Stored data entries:
----------

<file path="config.mk">
export PLATFORM = sky130hd
export DESIGN_NAME = bcd_scan_ctrl
export DESIGN_NICKNAME = d
export VERILOG_FILES = /design/src/rtl/bcd_scan_ctrl.sv
export SDC_FILE = /design/constraint.sdc
export NUM_CORES = 1
export LEC_CHECK = 0
export ABC_AREA = 1
export BUFFER_PORTS_ARGS = -buffer_cell sky130_fd_sc_hd__buf_4
export CORE_MARGIN = 3
export CORE_UTILIZATION = 30
export DETAILED_ROUTE_END_ITERATION = 6
export GPL_TIMING_DRIVEN = 0
export PLACE_DENSITY = 0.45
export SLEW_MARGIN = 25
export SYNTH_ARGS = -nofsm -noshare
export SYNTH_HDL_FRONTEND = slang
export SYNTH_SLANG_ARGS = --single-unit
</file>
<file path="constraint.sdc">
create_clock -name CLK -period 3.6 [get_ports CLK]
set_clock_uncertainty 0.2 [all_clocks]
set_input_delay 0.72 -clock CLK [delete_from_list [all_inputs] [get_ports CLK]]
set_output_delay 0.72 -clock CLK [all_outputs]
set_load 0.005 [all_outputs]
</file>
<file path="src/rtl/bcd_scan_ctrl.sv">
// bcd_scan_ctrl
//   Shares one BCD-to-one-of-ten decoder across NDIG digits of a multiplexed
//   indicator. A packed BCD word is accepted over valid/ready into a pending
//   buffer. It is promoted to the active buffer only at a frame boundary, or
//   on leaving IDLE, so the display never shows a mix of old and new digits.
//   Each digit is shown for DWELL cycles and is followed by a one-cycle blank.
//
// Ports
//   CLK, nRST        clock / synchronous active-high reset
//   Enable           scan enable; low drops to IDLE with blank outputs
//   LoadValid/Ready  load handshake; LoadReady = pending buffer empty
//   LoadData         packed BCD, digit i at [4i+3:4i], digit 0 scanned first
//   DigSel           one-hot digit select (registered), zero while blank
//   DECOut           one-of-ten decode of the active digit (registered)
//   DigErr           active digit is 10..15 (registered)
//   ScanDone         high during the blank that closes a frame (registered)
module bcd_scan_ctrl #(
    parameter int NDIG  = 4,
    parameter int DWELL = 4
) (
    input  logic                CLK,
    input  logic                nRST,
    input  logic                Enable,
    input  logic                LoadValid,
    output logic                LoadReady,
    input  logic [4*NDIG-1:0]   LoadData,
    output logic [NDIG-1:0]     DigSel,
    output logic [9:0]          DECOut,
    output logic                DigErr,
    output logic                ScanDone
);

    localparam int              IW      = (NDIG > 1) ? $clog2(NDIG) : 1;
    localparam logic [IW-1:0]   LAST    = IW'(NDIG - 1);
    localparam logic [7:0]      DW_LAST = 8'(DWELL - 1);

    typedef enum logic [1:0] {IDLE, SHOW, BLANK} state_t;

    state_t                  state_q, state_d;
    logic [IW-1:0]           idx_q, idx_d;
    logic [7:0]              dwell_q, dwell_d;
    logic [NDIG-1:0][3:0]    act_q, act_d;
    logic [NDIG-1:0][3:0]    pend_q, pend_d;
    logic                    act_vld_q, act_vld_d;
    logic                    pend_full_q, pend_full_d;
    logic [NDIG-1:0]         dig_sel_q, dig_sel_d;
    logic [9:0]              dec_q, dec_d;
    logic                    err_q, err_d;
    logic                    done_q, done_d;

    logic                    promote;
    logic [3:0]              digit;

    assign LoadReady = !pend_full_q;
    assign DigSel    = dig_sel_q;
    assign DECOut    = dec_q;
    assign DigErr    = err_q;
    assign ScanDone  = done_q;

    always_comb begin
        state_d     = state_q;
        idx_d       = idx_q;
        dwell_d     = dwell_q;
        act_d       = act_q;
        act_vld_d   = act_vld_q;
        pend_d      = pend_q;
        pend_full_d = pend_full_q;
        promote     = 1'b0;

        // A load can only land while pending is empty, and a promote only
        // happens while pending is full, so the two never collide.
        if (LoadValid && !pend_full_q) begin
            pend_d      = LoadData;
            pend_full_d = 1'b1;
        end

        case (state_q)
            IDLE: begin
                if (Enable && (act_vld_q || pend_full_q)) begin
                    state_d = SHOW;
                    idx_d   = '0;
                    dwell_d = '0;
                    promote = pend_full_q;
                end
            end
            SHOW: begin
                if (!Enable) begin
                    state_d = IDLE;
                    idx_d   = '0;
                    dwell_d = '0;
                end else if (dwell_q == DW_LAST) begin
                    state_d = BLANK;
                    dwell_d = '0;
                end else begin
                    dwell_d = dwell_q + 8'd1;
                end
            end
            BLANK: begin
                if (!Enable) begin
                    state_d = IDLE;
                    idx_d   = '0;
                    dwell_d = '0;
                end else if (idx_q == LAST) begin
                    state_d = SHOW;
                    idx_d   = '0;
                    promote = pend_full_q;
                end else begin
                    state_d = SHOW;
                    idx_d   = idx_q + 1'b1;
                end
            end
            default: begin
                state_d = IDLE;
                idx_d   = '0;
                dwell_d = '0;
            end
        endcase

        if (promote) begin
            act_d       = pend_q;
            act_vld_d   = 1'b1;
            pend_full_d = 1'b0;
        end

        // Outputs are computed from next-state values so that the registered
        // outputs line up with the state they describe.
        digit     = act_d[idx_d];
        dig_sel_d = '0;
        dec_d     = '0;
        err_d     = 1'b0;
        if (state_d == SHOW) begin
            dig_sel_d = {{(NDIG-1){1'b0}}, 1'b1} << idx_d;
            err_d     = (digit > 4'd9);
            if (digit <= 4'd9)
                dec_d = 10'b1 << digit;
        end
        done_d = (state_d == BLANK) && (idx_d == LAST);
    end

    always_ff @(posedge CLK) begin
        if (nRST) begin
            state_q     <= IDLE;
            idx_q       <= '0;
            dwell_q     <= '0;
            act_vld_q   <= 1'b0;
            pend_full_q <= 1'b0;
            dig_sel_q   <= '0;
            dec_q       <= '0;
            err_q       <= 1'b0;
            done_q      <= 1'b0;
        end else begin
            state_q     <= state_d;
            idx_q       <= idx_d;
            dwell_q     <= dwell_d;
            act_vld_q   <= act_vld_d;
            pend_full_q <= pend_full_d;
            dig_sel_q   <= dig_sel_d;
            dec_q       <= dec_d;
            err_q       <= err_d;
            done_q      <= done_d;
        end
    end

    // Buffer contents are qualified by the valid/full flags, so they need no reset.
    always_ff @(posedge CLK) begin
        act_q  <= act_d;
        pend_q <= pend_d;
    end

endmodule

</file>
==> Yosys cells after proc, flatten, opt, wreduce, memory -nomap -nowiden <==
Cells that the tools add are included.
{ "totals": {"out_inout_bits": 17, "mem_bits_rw": 0, "mem_count": 0, "inputBits": 20, "ff_bits": 62, "latchBits": 0, "mem_bits_ro": 0} }
{ "op_classes": {"n_mul": 0, "n_lt_le_gt_ge": 3, "div": 0, "muxes": 22, "reduce_logical": 10, "shifts": 2, "add_sub_neg": 2, "n_eq_ne": 9, "bitwise": 2} }
{ "ops": {"columns": ["operator", "count"], "rows": [
  ["$mux 8", 4],
  ["$pmux 8 s3", 1],
  ["$mux 16", 1],
  ["$mux 2", 7],
  ["$pmux 2 s3", 2],
  ["$shl 1x4->10 const A", 1],
  ["$add 8x1->8 const B", 1],
  ["$bmux 4 s2", 1],
  ["$eq 2x2->1 const B", 4],
  ["$eq 8x2->1 const B", 1],
  ["$eq 2x1->1 const B", 2],
  ["$gt 4x4->1 const B", 1],
  ["$le 4x4->1 const B", 1],
  ["$mux 1", 4],
  ["$mux 4", 1],
  ["$ne 2x2->1 const B", 2],
  ["$reduce_or 2->1", 2],
  ["$shl 1x2->4 const A", 1],
  ["$logic_and 1x1->1", 3],
  ["$lt 2x3->1 const B", 1],
  ["$reduce_or 3->1", 1],
  ["$add 2x1->2 const B", 1],
  ["$logic_not 2->1", 1],
  ["$not 1->1", 2],
  ["other kinds (4)", 4]
]} }

==> Longest topological paths before layout <==
{ "depth": {"ltp_word": 10, "mapped_depth": 13, "ltp_nobuf": 12} }

==> Worst setup path before layout <==
No wires, ideal clock.
{ "synth_timing": {"kind": "input port to flip-flop", "startpoint": "in Enable", "endpoint": "reg dec_q[0], in the netlist DECOut[0]", "n_path_buf": 2, "cell_stages": 13, "path_slack_ns": 1.394, "arrival_time_ns": 1.894, "setup_time_ns": 0.112, "t_required_ns": 3.288, "cell_sequence": "buf_4 -> inv_2 -> nor2_2 -> nand3_2 -> nand2_4 -> buf_8 -> nand2_1 -> nand3_1 -> nand3_1 -> nand2_1 -> inv_1 -> nand2_1 -> nor2_1"} }
{ "synth_via": {"elab_chain_cells": 9, "word_cells_on_any_way": 21} }
{ "synth_rtl": {"columns": ["item", "line_no", "text"], "rows": [
  ["start: declaration", "23", "input logic Enable,"],
  ["$logic_and 1x1->1", "79", "if (Enable && (act_vld_q || pend_full_q)) begin"],
  ["$mux 1", "79", null],
  ["$pmux 1 s2", "77", "case (state_q)"],
  ["$mux 16", "119", "if (promote) begin"],
  ["$bmux 4 s2", "127", "digit = act_d[idx_d];"],
  ["$mux 4 (not written as such)", "127", null],
  ["$le 4x4->1", "134", "if (digit <= 4'd9)"],
  ["$not 1->1 (no line)", null, null],
  ["$reduce_or 3->1 (no line)", null, null],
  ["end signal: assignment", "148", "dec_q <= '0;"],
  ["end signal: assignment", "158", "dec_q <= dec_d;"],
  ["end: declaration", "47", "logic [9:0] dec_q, dec_d;"]
]} }
Parallel ways exist; a longest one is shown, timed or not. The select of a mux whose other input is x is not followed.
A chain may end at the register's enable or synchronous reset.

==> Final worst setup path <==
{ "layout_timing": {"startpoint": "reg idx_q[0]", "endpoint": "reg dec_q[0], in the netlist DECOut[0]"} }
{ "layout_via": {"elab_chain_cells": 10, "word_cells_on_any_way": 17} }
{ "layout_rtl": {"columns": ["item", "line_no", "text"], "rows": [
  ["start: declaration", "40", "logic [IW-1:0] idx_q, idx_d;"],
  ["start signal: assignment", "153", "idx_q <= idx_d;"],
  ["parallel branches: the longest is 5 deep, another holds $add 2x1->2", null, null],
  ["$bmux 4 s2 (*)", "127", null],
  ["$mux 4 (not written as such) (*)", "127", null],
  ["$le 4x4->1", "134", null],
  ["$not 1->1 (no line)", null, null],
  ["$reduce_or 3->1 (no line)", null, null]
]} }
Every way passes the cells marked *. The select of a mux whose other input is x is not followed.

==> flow_summary.yaml <==
status:
  outcome: "finished, final reports clean"
timing:
  fin_crit_sh_pct: 63.8
  fin_crit_ns: 2.30
  rsz0062_at_grt: "false"
  setup-violations-final: 0
  worst_slew_margin_rel_pct: 48.7
  setup_tns_ns: 0
  tightest_slew_ns: 0.769
  holdWs_ns: 0.241
  maxSlewViolCount: 0
  hold_viol_final: 0
  max_freq_mhz: 435
floorplanning:
  start_util_pct: 31.6
  fp.dieW_microns: 97.4
  io_pins: 37
  die_h_microns: 97.4
  coreArea_sq_um: 7930
  die-area_sq_um: 9500
  row_count: 32
finish:
  final_cell_mix: "nand2_1 (69), dfxtp_1 (46), nand3_1 (38)"
  drive_above_1_share_pct: 22.9
  layout_commonest_cell: "nand2_1"
  nets: 354
  area_delta_synth_final_pct: 21.6
  num_antenna_cells: 0
place:
  post-dp-hpwl_mm: 3.75
  io_buffers: 35
  gp_congestion: 0.796
clocking:
  postCtsSetupBuffers: 0
  clockBufferDepth: 2
  cts_buffers: 9
  clkTransAtPathRegs_ns: 0.07
  cts-root-buf: "clkbuf_8"
  tritoncts: "done"
  clock_sink_count: 62
  htreeDepth: 3
  postCtsHoldBufs: 0
  clock_latency_ns: 0.33
  post_cts_resized: 0
pwr:
  irDropWorstVdd_v: 0.000239
  power.total_uw: 1520
  power_leakage_uw: 0.00133
  powerDensity_nw_per_um2: 499
critical_path:
  crit_fanout: 10
  cp.depth: 13
  crit_top_cell: "nand2_1"
  reg2reg_setup_slack_ns: 1.30
  criticalPathCategory: "reg2reg"
  cp_top_family: "simple AND/OR/NAND/NOR gates"
  r2r_cells: 13
  arrival_ns: 2.32
  cp.required_ns: 3.62
  worst-path-buf-inv: 2
  slowest_stage: "dfxtp_1"
  worstPathCellList: "ha_1, nand2_2, nor2_2, nand3_2, nand2_4, buf_8, nand2_1, nand3_1, nand3_1, nand2_1, inv_1, nand2_1, nor2_1"
  cp-start-kind: "flip-flop"
  max_stage_delay_ns: 0.39
  cp-end-kind: "flip-flop"
synthesis:
  syn_inst: 286
  synth_adder_area_share_pct: 0.998
  synth_top_family_by_area: "simple AND/OR/NAND/NOR gates"
  synth-xor-area-share_pct: 0.349
  avgSynthCellArea_sq_um: 8.77
  synth_area_sq_um: 2510
  synth_cell_type_count: 30
  synth_flop_cell: "dfxtp_1"
  synth_edf_count: 16
  synth-seq-cells: 62
  synth_area_leaders: "dfxtp_1 (37%), edfxtp_1 (19%), nand2_1 (10%)"
  yosys.area_share.simple_pct: 33.3
  synthMuxAreaShare_pct: 0
  synth_fp_nets: 308
  seq_area_frac_synth_pct: 55.9
  synth_top_area_share_pct: 36.7
  async_flop_share_pct: 0
  yosys_warnings: 0
  yosys.area.top_type: "dfxtp_1"
  synth_compound_gate_area_share_pct: 3.04
routing:
  vias: 1896
  drt-initial-drc-count: 116
  drt_wl_total_mm: 5.17
  drcViolationCount: 0
  dr.pass1.iters: 4
  viasPerCell: 4.33
  wl_per_cell_microns: 11.8
  postRouteAntennaNets: 0
global_routing:
  overflow: 0
  grt_max_degree: 17
  grt_pass1_vias: 1839
  track_usage_pct: 11.8
  grt_pass1_wl_mm: 8.91
  antenna_found_initial: 0
min_path:
  min_path_cells: 2
  hold_path_class: "reg2reg"
run:
  max_cap_viol_count: 0
## synth_stat cells, types with 2 or more instances
| cell | instances |
|---|---|
| nand2_1 | 69 |
| dfxtp_1 | 46 |
| nand3_1 | 38 |
| nor2_1 | 32 |
| inv_1 | 24 |
| edfxtp_1 | 16 |
| inv_2 | 6 |
| a21oi_1 | 5 |
| nand3_2 | 5 |
| and2_1 | 4 |
| nand2_2 | 4 |
| nor3_1 | 4 |
| o21ai_0 | 4 |
| nand2_4 | 3 |
| nand4_1 | 3 |
| nor2_2 | 3 |
| nor3b_1 | 3 |
| nor4_1 | 3 |
| buf_4 | 2 |
| ha_1 | 2 |
## report_power, final
part	total, uW	switching [uW]	internal (uW)
Sequential	815	22.4	792
Clock	487	244	243
Combinational	222	136	86.3
## state kept, by name, indices dropped and copies added (netlist names)
signal,flops
DECOut,10
DigErr,1
DigSel,4
ScanDone,1
act_q,16
act_vld_q,1
dwell_q,8
idx_q,2
pend_full_q,1
pend_q,16
state_q,2
## through the flow
stage	cells	utilization (%)	worst slack [ns]	instance area (sq um)
after floorplan	286	-	1.39	2510
after global placement	423	36.6	0.985	2900
after detailed placement	423	36.6	0.985	2900
after CTS	438	38.5	1.27	3050
after global routing	438	38.5	1.04	3050
final	438	38.5	1.30	3050
## logic make-up after synthesis
logic type,after synthesis
AO/OA/AOI/OAI,13
XOR/XNOR,1
adder cells (fa/ha/maj),2
buffers and inverters,35
flip-flops,62
AND/OR/NAND/NOR,173
## final cells by class
class,count,area [sq um]
buffer,4,41.3
clock buffer,12,135
clock inverter,3,15.0
fill,836,4880
inverter,31,121
multi-input combinational,189,947
sequential,62,1400
tap,102,128
timing repair buffer,35,263
## tightest hold or removal path, cell delays in order, from the launching register on
cell and delay (ns):
dfxtp_1 0.31, nand2_1 0.06, nand2_1 0.05
## metal layers
layer | GRT usage [%] | wire [microns] | vias up
met4 | 5.54 | 87 | 0
li1 | - | - | 1026
met3 | 3.88 | 226 | 11
met1 | 15.8 | 2620 | 823
met2 | 17.1 | 2230 | 36
met5 | 0 | 0 | -
## path summary, 6_finish.rpt
kind            start        end
max          idx_q[0]  DECOut[0]
min          act_q[8]   act_q[8]
max reg2reg  idx_q[0]  DECOut[0]
min reg2reg  act_q[8]   act_q[8]
Note: power is estimated with default switching activity, not from simulation.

----------

Activity:
Would you output, from the records above, exactly the run of lines that starts at the line containing "synchronous active-high reset" and ends at the line containing "assign LoadReady = !pend_full_q;", and only that run?

Exercise output:
//   CLK, nRST        clock / synchronous active-high reset
//   Enable           scan enable; low drops to IDLE with blank outputs
//   LoadValid/Ready  load handshake; LoadReady = pending buffer empty
//   LoadData         packed BCD, digit i at [4i+3:4i], digit 0 scanned first
//   DigSel           one-hot digit select (registered), zero while blank
//   DECOut           one-of-ten decode of the active digit (registered)
//   DigErr           active digit is 10..15 (registered)
//   ScanDone         high during the blank that closes a frame (registered)
module bcd_scan_ctrl #(
    parameter int NDIG  = 4,
    parameter int DWELL = 4
) (
    input  logic                CLK,
    input  logic                nRST,
    input  logic                Enable,
    input  logic                LoadValid,
    output logic                LoadReady,
    input  logic [4*NDIG-1:0]   LoadData,
    output logic [NDIG-1:0]     DigSel,
    output logic [9:0]          DECOut,
    output logic                DigErr,
    output logic                ScanDone
);

    localparam int              IW      = (NDIG > 1) ? $clog2(NDIG) : 1;
    localparam logic [IW-1:0]   LAST    = IW'(NDIG - 1);
    localparam logic [7:0]      DW_LAST = 8'(DWELL - 1);

    typedef enum logic [1:0] {IDLE, SHOW, BLANK} state_t;

    state_t                  state_q, state_d;
    logic [IW-1:0]           idx_q, idx_d;
    logic [7:0]              dwell_q, dwell_d;
    logic [NDIG-1:0][3:0]    act_q, act_d;
    logic [NDIG-1:0][3:0]    pend_q, pend_d;
    logic                    act_vld_q, act_vld_d;
    logic                    pend_full_q, pend_full_d;
    logic [NDIG-1:0]         dig_sel_q, dig_sel_d;
    logic [9:0]              dec_q, dec_d;
    logic                    err_q, err_d;
    logic                    done_q, done_d;

    logic                    promote;
    logic [3:0]              digit;

    assign LoadReady = !pend_full_q;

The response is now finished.